La porte-parole de la Finul, Kandice Ardiel. Mohammad Yassine/L'Orient-Le Jour
La porte-parole de la Force intérimaire des Nations unies au Liban (Finul), Kandice Ardiel, a mis en garde mercredi contre le fait qu'il n'y a toujours « pas de sécurité ou de stabillité le long de la Ligne bleue » au Liban-Sud, à la frontière avec l'Etat hébreu, lors d'une visite à l'école publique de Naqoura (Tyr), récemment rénovée après avoir été endommagée durant la guerre de treize mois entre le Hezbollah et Israël. Mme Ardiel, qui a été accueillie par la directrice de l'établissement, Layal Youssef, a effectué la tournée de cette école qui accueille plus de cinquante élèves issus de Naqoura et des villages voisins, indique l'Agence nationale d'information (Ani, officielle).
« Pour l'instant, il n'y a pas de sécurité ou de stabilité le long de la Ligne bleue, mais la présence de cette école, ainsi que celle des enfants qui sont heureux de rentrer chez eux malgré la destruction, est un signe d'espoir. Il s'agit d'une évolution positive et j'espère que les communautés des deux côtés de la Ligne bleue pourront rentrer », a déclaré la porte-parole de la Finul, dont le quartier général est situé à Naqoura. Mme Ardiel s'est félicitée de « voir des enfants reprendre l'école à l'heure actuelle dans une communauté aussi proche de la Ligne bleue ».

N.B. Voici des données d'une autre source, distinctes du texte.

<file path="src/rtl/mig2stream_pkg.sv">
// Shared stream data-type codes, MIG command encodings and FSM state type
// for the MIG read-side streamer.
package mig2stream_pkg;

  localparam int DTYPE_WIDTH = 4;

  localparam logic [DTYPE_WIDTH-1:0] DTYPE_NONE        = 4'h0;
  localparam logic [DTYPE_WIDTH-1:0] DTYPE_FRAME_START = 4'h1;
  localparam logic [DTYPE_WIDTH-1:0] DTYPE_PIXEL       = 4'h2;
  localparam logic [DTYPE_WIDTH-1:0] DTYPE_FRAME_END   = 4'h3;

  localparam logic [2:0] CMD_WRITE           = 3'd0;
  localparam logic [2:0] CMD_READ            = 3'd1;
  localparam logic [2:0] CMD_WRITE_PRECHARGE = 3'd2;
  localparam logic [2:0] CMD_READ_PRECHARGE  = 3'd3;
  localparam logic [2:0] CMD_REFRESH         = 3'd4;
  localparam logic [2:0] CMD_IDLE            = 3'd5;

  typedef enum logic [1:0] {
    ST_IDLE,
    ST_START,
    ST_DATA,
    ST_END
  } state_t;

endpackage

</file>
<file path="src/rtl/mig2stream.sv">
// Reads a committed frame from a MIG read port in 64-byte bursts and streams
// it out as 16-bit samples framed by FRAME_START / FRAME_END markers.
module mig2stream
  import mig2stream_pkg::*;
#(
  parameter int ADDR_WIDTH = 30,
  parameter int MAX_WORDS  = 32
) (
  input  logic                   rclk,
  input  logic                   rresetb,
  input  logic                   enable,
  input  logic                   frame_valid,
  input  logic [23:0]            frame_base,
  input  logic [29:0]            frame_len,
  output logic                   frame_ack,
  input  logic                   out_rdy,
  output logic                   dvo,
  output logic [DTYPE_WIDTH-1:0] dtypeo,
  output logic [15:0]            datao,
  output logic                   pR_cmd_en,
  output logic [2:0]             pR_cmd_instr,
  output logic [5:0]             pR_cmd_bl,
  output logic [ADDR_WIDTH-1:0]  pR_cmd_byte_addr,
  input  logic                   pR_cmd_full,
  output logic                   pR_rd_en,
  input  logic [31:0]            pR_rd_data,
  input  logic                   pR_rd_empty,
  output logic                   busy
);

  localparam logic [7:0] MAX_W = 8'(MAX_WORDS);

  state_t      state;
  logic [29:0] remaining;
  logic [28:0] pix_cnt;
  logic [6:0]  outstanding;
  logic        word_sel;
  logic        drain;
  logic        rd_en_q;
  logic        take;
  logic        room;

  assign take = (state == ST_DATA) && !pR_rd_empty && out_rdy;
  assign room = ({1'b0, outstanding} + 8'd16) <= MAX_W;
  assign busy = (state != ST_IDLE);

  // Drain pops every other cycle so the FWFT empty flag can catch up.
  assign pR_rd_en = (take && word_sel) || (drain && !pR_rd_empty && !rd_en_q);

  always_ff @(posedge rclk or negedge rresetb) begin
    if (!rresetb) rd_en_q <= 1'b0;
    else          rd_en_q <= pR_rd_en;
  end

  always_ff @(posedge rclk or negedge rresetb) begin
    if (!rresetb) begin
      outstanding <= '0;
    end else if (drain && pR_rd_empty) begin
      outstanding <= '0;
    end else begin
      unique case ({pR_cmd_en, pR_rd_en})
        2'b10:   outstanding <= outstanding + 7'd16;
        2'b11:   outstanding <= outstanding + 7'd15;
        2'b01:   if (outstanding != '0) outstanding <= outstanding - 7'd1;
        default: outstanding <= outstanding;
      endcase
    end
  end

  always_ff @(posedge rclk or negedge rresetb) begin
    if (!rresetb) begin
      state            <= ST_IDLE;
      dvo              <= 1'b0;
      dtypeo           <= '0;
      datao            <= '0;
      frame_ack        <= 1'b0;
      pR_cmd_en        <= 1'b0;
      pR_cmd_instr     <= CMD_IDLE;
      pR_cmd_bl        <= '0;
      pR_cmd_byte_addr <= '0;
      remaining        <= '0;
      pix_cnt          <= '0;
      word_sel         <= 1'b0;
      drain            <= 1'b0;
    end else begin
      pR_cmd_instr <= CMD_READ;
      pR_cmd_bl    <= 6'd15;
      dvo          <= 1'b0;
      frame_ack    <= 1'b0;
      pR_cmd_en    <= 1'b0;

      // The command address stays stable while cmd_en is high, then advances.
      if (pR_cmd_en) begin
        pR_cmd_byte_addr <= pR_cmd_byte_addr + ADDR_WIDTH'(64);
        remaining        <= remaining - 30'd64;
      end

      if (drain && pR_rd_empty) drain <= 1'b0;

      if (!enable) begin
        if (state != ST_IDLE) drain <= 1'b1;
        state    <= ST_IDLE;
        word_sel <= 1'b0;
      end else begin
        unique case (state)
          ST_IDLE: begin
            if (frame_valid && !drain) begin
              pR_cmd_byte_addr <= ADDR_WIDTH'({frame_base, 6'b0});
              remaining        <= frame_len;
              pix_cnt          <= frame_len[29:1];
              word_sel         <= 1'b0;
              state            <= ST_START;
            end
          end
          ST_START: begin
            if (out_rdy) begin
              dvo    <= 1'b1;
              dtypeo <= DTYPE_FRAME_START;
              datao  <= '0;
              state  <= ST_DATA;
            end
          end
          ST_DATA: begin
            if ((remaining != '0) && !pR_cmd_full && !pR_cmd_en && room)
              pR_cmd_en <= 1'b1;
            if (take) begin
              dvo      <= 1'b1;
              dtypeo   <= DTYPE_PIXEL;
              datao    <= word_sel ? pR_rd_data[31:16] : pR_rd_data[15:0];
              word_sel <= ~word_sel;
              pix_cnt  <= pix_cnt - 29'd1;
              if (pix_cnt == 29'd1) state <= ST_END;
            end
          end
          ST_END: begin
            if (out_rdy) begin
              dvo       <= 1'b1;
              dtypeo    <= DTYPE_FRAME_END;
              datao     <= '0;
              frame_ack <= 1'b1;
              word_sel  <= 1'b0;
              state     <= ST_IDLE;
            end
          end
          default: state <= ST_IDLE;
        endcase
      end
    end
  end

endmodule

</file>
<file path="config.mk">
export PLATFORM = sky130hd
export DESIGN_NAME = mig2stream
export DESIGN_NICKNAME = d
export VERILOG_FILES = /design/src/rtl/mig2stream_pkg.sv /design/src/rtl/mig2stream.sv
export SDC_FILE = /design/constraint.sdc
export NUM_CORES = 1
export LEC_CHECK = 0
export CAP_MARGIN = 20
export CORE_UTILIZATION = 40
export DETAILED_ROUTE_END_ITERATION = 12
export MAX_ROUTING_LAYER = met4
export PLACE_DENSITY = 0.66
export SLEW_MARGIN = 10
export SYNTH_ARGS = -nofsm -noshare
export SYNTH_HDL_FRONTEND = slang
export SYNTH_SLANG_ARGS = --single-unit
export TNS_END_PERCENT = 100
</file>
<file path="constraint.sdc">
create_clock -name rclk -period 2.7 [get_ports rclk]
set_input_delay 0.405 -clock rclk [delete_from_list [all_inputs] [get_ports rclk]]
set_output_delay 0.405 -clock rclk [all_outputs]
set_load 0.03 [all_outputs]
</file>
Yosys cells after proc, flatten, opt, wreduce, memory -nomap -nowiden
Cells that the tools add are included.
W data, S select, Z words.

storage, ports and cells
  register bits after elaboration = 126
  word-level logic and storage cells = 120

cells by class
  bitwise gates (word level) = 1
  add/subtract/negate cells = 7
  equality and inequality tests = 19
  $lt $le $gt $ge = 1
  mux-type cells = 46
  reduce and logical (&&, ||, !) cells = 31

operators by type and width
  kind                     count
  $mux W30                 8
  $mux W29                 2
  $pmux W29 S2             1
  $mux W16                 3
  $pmux W16 S2             1
  $add A30 B7 Y30 const B  1
  $reduce_bool A30 Y1      1
  $sub A30 B7 Y30 const B  1
  $eq A29 B1 Y1 const B    1
  $sub A29 B1 Y29 const B  1
  $pmux W7 S3              1
  $mux W1                  15
  $ne A3 B3 Y1 const B     5
  $mux W7                  2
  $mux W2                  6
  $mux W4                  3
  $pmux W4 S3              1
  $reduce_and A4 Y1        3
  $logic_and A1 B1 Y1      10
  $reduce_and A5 Y1        2
  $add A7 B5 Y8 const B    1
  $eq A2 B2 Y1 const B     4
  $le A8 B6 Y1 const B     1
  $ne A2 B2 Y1 const B     4
  20 further kinds         27

Depth between registers and ports, before layout
Gate-level depths: netlist (run 1).

  word-level depth = 8
  gate-level depth with buffers = 11
  mapped depth without buffers = 11

Least setup slack after synthesis (run 1)
Ideal clock, no wire load.

  kind = reg2reg
  from = reg state[0]
  to = reg outstanding[6]
  setup slack = 0.394 ns
  period minus slack after synthesis = 2.306 ns
  library setup time = 0.139 ns
  data required time = 2.561 ns
  cell stages (with the launch flop) = 12
  data arrival time = 2.167 ns
  cells stage by stage = dfrtp_1 inv_1 ha_1 and4b_1 nor2_1 nor2_1 ha_1 a21oi_1 o221ai_1 mux2i_1 nand2_1 nor3b_1

on the way
  cells in the longest elaborated chain, start to end = 8

RTL lines
  item                                          line               RTL
  start: declaration                            mig2stream.sv:33   state_t state;
  start signal: assignment                      mig2stream.sv:72   state <= ST_IDLE;
  start signal: assignment                      mig2stream.sv:102  state <= ST_IDLE;
  start signal: assignment                      mig2stream.sv:112  state <= ST_START;
  $eq A2 B2 Y1 *                                mig2stream.sv:43   assign take = (state == ST_DATA) && !pR_rd_empty && out_rdy;
  $logic_and A1 B1 Y1 * (2 in a row)            mig2stream.sv:43
  $logic_and A1 B1 Y1 *                         mig2stream.sv:48   assign pR_rd_en = (take && word_sel) || (drain && !pR_rd_empty && !rd_en_q);
  $logic_or A1 B1 Y1 *                          mig2stream.sv:48
  $eq A2 B1 Y1 or $eq A2 B2 Y1 (tied branches)  mig2stream.sv:61   unique case ({pR_cmd_en, pR_rd_en})
  $pmux W7 S3, or another cell as far along     mig2stream.sv:61
  $mux W7 or $reduce_and A2 Y1 (tied branches)  --
  end signal: assignment                        mig2stream.sv:62   2'b10: outstanding <= outstanding + 7'd16;
  end signal: assignment                        mig2stream.sv:63   2'b11: outstanding <= outstanding + 7'd15;
  end signal: assignment                        mig2stream.sv:64   2'b01: if (outstanding != '0) outstanding <= outstanding - 7'd1;
  end: declaration                              mig2stream.sv:36   logic [6:0] outstanding;

Mark *: on every way between the ends. The rest lies on a longest branch, timed or not.
A chain may end at the register's enable or synchronous reset.

Worst setup path in the final report (run 1)
  from = reg state[0]
  to = out busy

on the way
  cells in the longest elaborated chain, start to end = 1

RTL lines
  item                line              RTL
  $reduce_bool A2 Y1  mig2stream.sv:45  assign busy = (state != ST_IDLE);
  end: declaration    mig2stream.sv:28  output logic busy

Every way passes these cells.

La reconstruction n'a toujours pas été amorcée de manière officielle dans les villages du Liban-Sud. Les localités les plus limitrophes d'Israël, dont Naqoura, ont été largement détruites durant le conflit, par des frappes et lors des combats pendant l'invasion terrestre israélienne de la bande frontalière. Les populations ont, elles, été massivement déplacées, surtout avec le lancement de l'offensive israélienne élargie du 23 septembre 2024. Depuis l'entrée en vigueur du cessez-le-feu entre Israël et le Hezbollah le 27 novembre 2024, l'armée israélienne bombarde presque quotidiennement le Liban-Sud et occupe encore plusieurs points qu'elle juge « stratégiques ».